As you may know, in this space I like to explore how what it takes to write the book you most want to write is also what it takes to lead the life you most want to lead. I had yet another example of this recently. I had reached a crossroads of sorts in my life where I needed to decide What To Do. Specifically, about money. I don’t tend to think about money very often, but to my own surprise I looked up one day and thought, “Bill, you need more of it.”
So there I was. I had a goal – money – but no road toward it. First, I did what I have done so often and what has always proved useless: I came up with ideas. These were things that I could logically do and for which I knew I would be paid. This depressed me and I stopped. I felt as though I was trying to come up with a story whose sole purpose was to make me money.
Next I did what I should have done at the outset, which was stop thinking. Instead, I searched for the feeling that would lead to an idea. Because every idea, every thought, every memory I have or have ever had carries with it – sometimes forcefully, something subtly – a feeling. The idea of meeting a friend is accompanied by a feeling of anticipation and familiarity; the idea of going to the grocery store carries the feeling of productivity with a dash of tedium. So to make more money I sought the feeling I wanted to experience while making the money, and that feeling was what it felt like to help people. Once I had that feeling in me, new ideas started coming.

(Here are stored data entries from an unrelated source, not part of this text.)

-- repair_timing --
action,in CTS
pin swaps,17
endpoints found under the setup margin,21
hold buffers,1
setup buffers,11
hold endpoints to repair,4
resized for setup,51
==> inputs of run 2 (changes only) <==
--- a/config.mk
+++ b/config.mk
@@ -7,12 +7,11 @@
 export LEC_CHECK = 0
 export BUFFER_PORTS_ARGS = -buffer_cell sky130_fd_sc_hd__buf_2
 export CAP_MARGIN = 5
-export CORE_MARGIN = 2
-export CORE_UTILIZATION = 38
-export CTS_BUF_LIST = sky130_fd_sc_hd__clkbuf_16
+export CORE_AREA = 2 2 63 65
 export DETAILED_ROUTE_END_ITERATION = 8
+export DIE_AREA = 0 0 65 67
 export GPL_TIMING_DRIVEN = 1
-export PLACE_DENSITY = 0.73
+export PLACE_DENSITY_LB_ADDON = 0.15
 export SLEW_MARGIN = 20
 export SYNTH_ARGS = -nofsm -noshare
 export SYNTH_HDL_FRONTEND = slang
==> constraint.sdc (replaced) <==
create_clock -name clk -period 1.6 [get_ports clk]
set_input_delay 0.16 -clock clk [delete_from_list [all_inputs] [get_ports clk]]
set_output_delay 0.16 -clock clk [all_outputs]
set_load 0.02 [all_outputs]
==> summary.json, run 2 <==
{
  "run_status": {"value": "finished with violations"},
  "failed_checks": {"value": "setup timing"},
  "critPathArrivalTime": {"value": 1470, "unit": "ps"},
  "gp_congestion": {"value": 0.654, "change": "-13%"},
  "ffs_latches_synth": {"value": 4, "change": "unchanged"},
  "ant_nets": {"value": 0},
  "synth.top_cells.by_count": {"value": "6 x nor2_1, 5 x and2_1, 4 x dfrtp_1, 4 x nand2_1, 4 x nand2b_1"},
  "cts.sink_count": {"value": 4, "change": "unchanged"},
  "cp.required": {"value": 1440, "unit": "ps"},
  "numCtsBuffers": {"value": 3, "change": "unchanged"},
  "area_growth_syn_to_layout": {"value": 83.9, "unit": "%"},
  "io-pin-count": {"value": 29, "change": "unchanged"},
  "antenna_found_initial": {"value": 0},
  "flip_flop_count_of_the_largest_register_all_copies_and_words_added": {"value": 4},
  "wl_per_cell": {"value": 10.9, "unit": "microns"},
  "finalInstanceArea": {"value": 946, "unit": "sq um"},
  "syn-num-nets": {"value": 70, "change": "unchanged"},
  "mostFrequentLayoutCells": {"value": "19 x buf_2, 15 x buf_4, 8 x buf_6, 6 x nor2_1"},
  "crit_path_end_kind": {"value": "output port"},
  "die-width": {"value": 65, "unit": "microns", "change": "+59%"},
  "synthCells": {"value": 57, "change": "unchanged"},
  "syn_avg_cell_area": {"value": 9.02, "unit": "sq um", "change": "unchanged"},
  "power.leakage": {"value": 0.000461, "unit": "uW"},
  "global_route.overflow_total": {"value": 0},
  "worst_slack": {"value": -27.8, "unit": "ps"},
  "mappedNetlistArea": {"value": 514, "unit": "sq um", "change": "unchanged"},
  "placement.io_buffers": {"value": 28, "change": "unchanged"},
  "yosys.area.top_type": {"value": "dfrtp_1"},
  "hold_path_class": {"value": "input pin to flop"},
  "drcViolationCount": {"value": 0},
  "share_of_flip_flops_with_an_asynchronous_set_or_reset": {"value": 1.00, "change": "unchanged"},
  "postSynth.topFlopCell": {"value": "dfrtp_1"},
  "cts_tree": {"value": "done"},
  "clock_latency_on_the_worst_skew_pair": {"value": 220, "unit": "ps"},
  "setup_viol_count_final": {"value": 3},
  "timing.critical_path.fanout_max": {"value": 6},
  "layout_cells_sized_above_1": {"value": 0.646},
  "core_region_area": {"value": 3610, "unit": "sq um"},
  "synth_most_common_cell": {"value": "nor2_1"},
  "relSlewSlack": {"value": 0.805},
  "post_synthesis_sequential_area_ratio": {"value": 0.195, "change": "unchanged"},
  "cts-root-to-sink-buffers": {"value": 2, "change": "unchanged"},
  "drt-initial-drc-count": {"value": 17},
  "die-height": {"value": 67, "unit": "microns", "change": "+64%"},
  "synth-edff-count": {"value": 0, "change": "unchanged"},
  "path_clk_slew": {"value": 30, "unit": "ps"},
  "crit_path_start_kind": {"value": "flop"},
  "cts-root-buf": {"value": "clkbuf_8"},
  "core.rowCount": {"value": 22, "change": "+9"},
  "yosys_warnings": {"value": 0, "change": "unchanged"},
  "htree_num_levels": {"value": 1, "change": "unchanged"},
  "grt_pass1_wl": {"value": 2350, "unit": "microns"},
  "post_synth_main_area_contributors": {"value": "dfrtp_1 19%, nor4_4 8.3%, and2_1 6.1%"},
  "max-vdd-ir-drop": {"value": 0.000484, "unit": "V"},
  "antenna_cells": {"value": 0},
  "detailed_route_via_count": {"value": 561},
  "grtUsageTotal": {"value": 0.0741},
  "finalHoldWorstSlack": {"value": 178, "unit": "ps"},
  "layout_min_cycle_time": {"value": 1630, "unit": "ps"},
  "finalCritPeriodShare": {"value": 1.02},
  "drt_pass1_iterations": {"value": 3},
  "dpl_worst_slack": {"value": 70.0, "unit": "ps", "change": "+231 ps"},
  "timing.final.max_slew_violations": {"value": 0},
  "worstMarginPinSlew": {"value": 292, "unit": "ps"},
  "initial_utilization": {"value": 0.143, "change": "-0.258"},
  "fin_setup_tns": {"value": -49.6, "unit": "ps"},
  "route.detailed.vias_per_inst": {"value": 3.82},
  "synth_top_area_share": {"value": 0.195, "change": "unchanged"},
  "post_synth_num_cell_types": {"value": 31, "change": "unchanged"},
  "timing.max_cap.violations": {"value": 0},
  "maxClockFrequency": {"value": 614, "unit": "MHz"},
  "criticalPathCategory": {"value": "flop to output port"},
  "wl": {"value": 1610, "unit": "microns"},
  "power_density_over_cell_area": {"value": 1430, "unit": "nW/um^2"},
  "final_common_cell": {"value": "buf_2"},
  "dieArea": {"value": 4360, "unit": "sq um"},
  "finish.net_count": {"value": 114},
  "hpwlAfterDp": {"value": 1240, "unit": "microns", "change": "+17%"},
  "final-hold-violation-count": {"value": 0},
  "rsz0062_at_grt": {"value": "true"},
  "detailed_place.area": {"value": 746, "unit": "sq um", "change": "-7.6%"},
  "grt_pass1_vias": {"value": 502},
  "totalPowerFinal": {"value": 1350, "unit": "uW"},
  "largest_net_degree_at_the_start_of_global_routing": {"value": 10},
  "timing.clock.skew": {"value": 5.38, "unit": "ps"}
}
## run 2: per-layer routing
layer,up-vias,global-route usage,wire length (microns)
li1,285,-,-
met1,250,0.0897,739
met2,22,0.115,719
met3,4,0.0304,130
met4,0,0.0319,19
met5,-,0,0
==> src/sv/bsf_back.sv <==
// ----------------------------------------------------------------------------
// bsf_back: trim engine and result register
// Holds pending whitespace in a circular buffer and emits result items.
// ----------------------------------------------------------------------------
module bsf_back #(
  parameter int PENDING_DEPTH = bsf_pkg::PENDING_DEPTH_DEF
) (
  input  logic          clk,
  input  logic          rst,
  input  logic          trim_enable,
  input  logic          cmd_valid,
  output logic          cmd_ready,
  input  bsf_pkg::cmd_t cmd,
  output logic          rsp_valid,
  input  logic          rsp_ready,
  output bsf_pkg::rsp_t rsp_data
);

  localparam int PW = (PENDING_DEPTH > 1) ? $clog2(PENDING_DEPTH) : 1;
  localparam int CW = $clog2(PENDING_DEPTH + 1);
  localparam logic [PW-1:0] LAST_SLOT = PW'(PENDING_DEPTH - 1);
  localparam logic [CW-1:0] FULL      = CW'(PENDING_DEPTH);
  localparam logic [CW-1:0] ONE       = CW'(1);

  typedef enum logic [1:0] {S_IDLE, S_EXEC, S_FLUSH, S_OVF} state_t;

  state_t        state, state_next;
  bsf_pkg::cmd_t cur;
  logic          seen_text, seen_text_next;
  logic [PW-1:0] head, head_next, head_inc;
  logic [PW-1:0] tail, tail_next, tail_inc;
  logic [CW-1:0] pending_count, pending_count_next;

  logic [7:0]    pending_space [PENDING_DEPTH];
  logic [7:0]    rd_data;
  logic          rd_en, mem_we;
  logic [PW-1:0] rd_addr;

  logic          out_free, emit, done;
  bsf_pkg::rsp_t emit_val;
  logic          emit_char, pend;

  assign out_free = !rsp_valid || rsp_ready;
  assign head_inc = (head == LAST_SLOT) ? '0 : head + 1'b1;
  assign tail_inc = (tail == LAST_SLOT) ? '0 : tail + 1'b1;

  assign emit_char = cur.keep && (!trim_enable || !bsf_pkg::is_blank(cur.ch));
  assign pend      = cur.keep && trim_enable && bsf_pkg::is_blank(cur.ch) &&
                     seen_text && !cur.eos;

  always_comb begin
    state_next         = state;
    cmd_ready          = 1'b0;
    emit               = 1'b0;
    emit_val           = '0;
    mem_we             = 1'b0;
    rd_en              = 1'b0;
    rd_addr            = head;
    head_next          = head;
    tail_next          = tail;
    pending_count_next = pending_count;
    seen_text_next     = seen_text;
    done               = 1'b0;
    unique case (state)
      S_IDLE: begin
        cmd_ready = 1'b1;
        if (cmd_valid) state_next = S_EXEC;
      end
      S_EXEC: begin
        if (emit_char) begin
          if (pending_count != '0) begin
            rd_en      = 1'b1;
            state_next = S_FLUSH;
          end else if (out_free) begin
            emit           = 1'b1;
            emit_val       = '{char_out: cur.ch, has_char: 1'b1, last: cur.eos,
                               trim_overflow: 1'b0};
            seen_text_next = 1'b1;
            done           = 1'b1;
          end
        end else if (pend) begin
          if (pending_count == FULL) begin
            rd_en      = 1'b1;
            state_next = S_OVF;
          end else begin
            mem_we             = 1'b1;
            tail_next          = tail_inc;
            pending_count_next = pending_count + ONE;
            state_next         = S_IDLE;
          end
        end else if (cur.eos) begin
          // nothing emitted: bare end marker
          if (out_free) begin
            emit     = 1'b1;
            emit_val = '{char_out: 8'h00, has_char: 1'b0, last: 1'b1,
                         trim_overflow: 1'b0};
            done     = 1'b1;
          end
        end else begin
          done = 1'b1;
        end
      end
      S_FLUSH: begin
        if (out_free) begin
          emit               = 1'b1;
          emit_val           = '{char_out: rd_data, has_char: 1'b1, last: 1'b0,
                                 trim_overflow: 1'b0};
          head_next          = head_inc;
          pending_count_next = pending_count - ONE;
          if (pending_count != ONE) begin
            rd_en   = 1'b1;
            rd_addr = head_inc;
          end else begin
            state_next = S_EXEC;
          end
        end
      end
      S_OVF: begin
        // buffer full: tail equals head, new byte takes the oldest slot
        if (out_free) begin
          emit       = 1'b1;
          emit_val   = '{char_out: rd_data, has_char: 1'b1, last: 1'b0,
                         trim_overflow: 1'b1};
          mem_we     = 1'b1;
          head_next  = head_inc;
          tail_next  = tail_inc;
          state_next = S_IDLE;
        end
      end
      default: state_next = S_IDLE;
    endcase
    if (done) begin
      state_next = S_IDLE;
      if (cur.eos) begin
        seen_text_next     = 1'b0;
        pending_count_next = '0;
        head_next          = tail;
      end
    end
  end

  always_ff @(posedge clk) begin
    if (mem_we) pending_space[tail] <= cur.ch;
    if (rd_en)  rd_data <= pending_space[rd_addr];
  end

  always_ff @(posedge clk) begin
    if (rst) begin
      state         <= S_IDLE;
      seen_text     <= 1'b0;
      head          <= '0;
      tail          <= '0;
      pending_count <= '0;
      rsp_valid     <= 1'b0;
    end else begin
      state         <= state_next;
      seen_text     <= seen_text_next;
      head          <= head_next;
      tail          <= tail_next;
      pending_count <= pending_count_next;
      if (emit)           rsp_valid <= 1'b1;
      else if (rsp_ready) rsp_valid <= 1'b0;
    end
    if (state == S_IDLE && cmd_valid) cur <= cmd;
    if (emit) rsp_data <= emit_val;
  end

endmodule

==> src/sv/bracket_strip_and_trim_filter.sv <==
// Flow: the front end passes each request straight into the queue; the back end
//   pops one, executes it, and takes the next only when it is done, after any
//   flush of pending bytes, overflow release or stalled result.
// Reset (rst, synchronous): clears depths, trim state, queue and result valid;
//   configuration registers return to 1. Pending buffer contents are not cleared.
// ----------------------------------------------------------------------------
// bracket_strip_and_trim_filter: top level
// Front end tracks bracket depths, a two-entry queue decouples it from the
// back end, which trims whitespace and drives the result register.
// ----------------------------------------------------------------------------
module bracket_strip_and_trim_filter #(
  parameter int DEPTH_MAX     = bsf_pkg::DEPTH_MAX_DEF,
  parameter int PENDING_DEPTH = bsf_pkg::PENDING_DEPTH_DEF
) (
  input  logic                           clk,
  input  logic                           rst,
  // request channel
  input  logic                           req_valid,
  output logic                           req_ready,
  input  bsf_pkg::req_t                  req_data,
  // result channel
  output logic                           rsp_valid,
  input  logic                           rsp_ready,
  output bsf_pkg::rsp_t                  rsp_data,
  // configuration writes
  input  logic                           cfg_valid,
  output logic                           cfg_ready,
  input  logic [bsf_pkg::CFG_IDX_W-1:0]  cfg_index,
  input  logic                           cfg_data
);

  logic          strip_square, strip_round, trim_enable;
  logic          f_valid, f_ready;
  bsf_pkg::cmd_t f_cmd;
  logic          b_valid, b_ready;
  bsf_pkg::cmd_t b_cmd;

  // Config is only to be written while idle (the block does not enforce this), so no ordering against requests.
  assign cfg_ready = 1'b1;

  always_ff @(posedge clk) begin
    if (rst) begin
      strip_square <= 1'b1;
      strip_round  <= 1'b1;
      trim_enable  <= 1'b1;
    end else if (cfg_valid) begin
      unique case (cfg_index)
        bsf_pkg::REG_STRIP_SQUARE: strip_square <= cfg_data;
        bsf_pkg::REG_STRIP_ROUND:  strip_round  <= cfg_data;
        bsf_pkg::REG_TRIM_ENABLE:  trim_enable  <= cfg_data;
        default: ;  // unmapped index: write ignored
      endcase
    end
  end

  // Front: depth counters, keep/drop decision per byte.
  bsf_front #(.DEPTH_MAX(DEPTH_MAX)) u_front (
    .clk          (clk),
    .rst          (rst),
    .strip_square (strip_square),
    .strip_round  (strip_round),
    .req_valid    (req_valid),
    .req_ready    (req_ready),
    .req_data     (req_data),
    .cmd_valid    (f_valid),
    .cmd_ready    (f_ready),
    .cmd          (f_cmd)
  );

  // Queue: lets the front keep accepting while the back flushes.
  bsf_queue u_queue (
    .clk      (clk),
    .rst      (rst),
    .wr_valid (f_valid),
    .wr_ready (f_ready),
    .wr_data  (f_cmd),
    .rd_valid (b_valid),
    .rd_ready (b_ready),
    .rd_data  (b_cmd)
  );

  // Back: pending whitespace buffer, end marker, result register.
  bsf_back #(.PENDING_DEPTH(PENDING_DEPTH)) u_back (
    .clk         (clk),
    .rst         (rst),
    .trim_enable (trim_enable),
    .cmd_valid   (b_valid),
    .cmd_ready   (b_ready),
    .cmd         (b_cmd),
    .rsp_valid   (rsp_valid),
    .rsp_ready   (rsp_ready),
    .rsp_data    (rsp_data)
  );

endmodule

==> config.mk <==
export PLATFORM = sky130hd
export DESIGN_NAME = bracket_strip_and_trim_filter
export DESIGN_NICKNAME = d
export VERILOG_FILES = /design/src/sv/bsf_pkg.sv /design/src/sv/bsf_front.sv /design/src/sv/bsf_queue.sv /design/src/sv/bsf_back.sv /design/src/sv/bracket_strip_and_trim_filter.sv
export SDC_FILE = /design/constraint.sdc
export NUM_CORES = 1
export LEC_CHECK = 0
export BUFFER_PORTS_ARGS = -buffer_cell sky130_fd_sc_hd__buf_2
export CAP_MARGIN = 10
export CORE_MARGIN = 10
export CORE_UTILIZATION = 39
export CTS_BUF_LIST = sky130_fd_sc_hd__clkbuf_16
export DETAILED_ROUTE_END_ITERATION = 16
export GPL_ROUTABILITY_DRIVEN = 0
export GPL_TIMING_DRIVEN = 0
export PLACE_DENSITY = 0.51
export REMOVE_ABC_BUFFERS = 1
export SYNTH_ARGS = -nofsm -noshare
export SYNTH_HDL_FRONTEND = slang
export SYNTH_SLANG_ARGS = --single-unit
==> constraint.sdc <==
create_clock -name clk -period 4.6 [get_ports clk]
set_input_delay 0.69 -clock clk [delete_from_list [all_inputs] [get_ports clk]]
set_output_delay 0.69 -clock clk [all_outputs]
set_load 0.005 [all_outputs]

And what did this process remind me of? Writing, of course. I was starting a new chapter knowing where my characters had to go but not knowing how they’d get there. Whenever I reach such a place in my writing I decide first what I want that chapter to feel like, then let the ideas rise to meet that feeling. So my search for money was precisely the same process but without characters and stories. The characters and stories have never been the point. The point has been aligning action to feeling. My whole life is nothing but what I feel, never what is happening, just as a story is a flow of emotion, not a string of events.
Writing teaches me how to live, and living teaches me how to write. You don’t stop living when you write, and you don’t stop writing when you leave the desk. Rather, you change the expression of your continuous creative desire, from words to recipes, or from stories to money.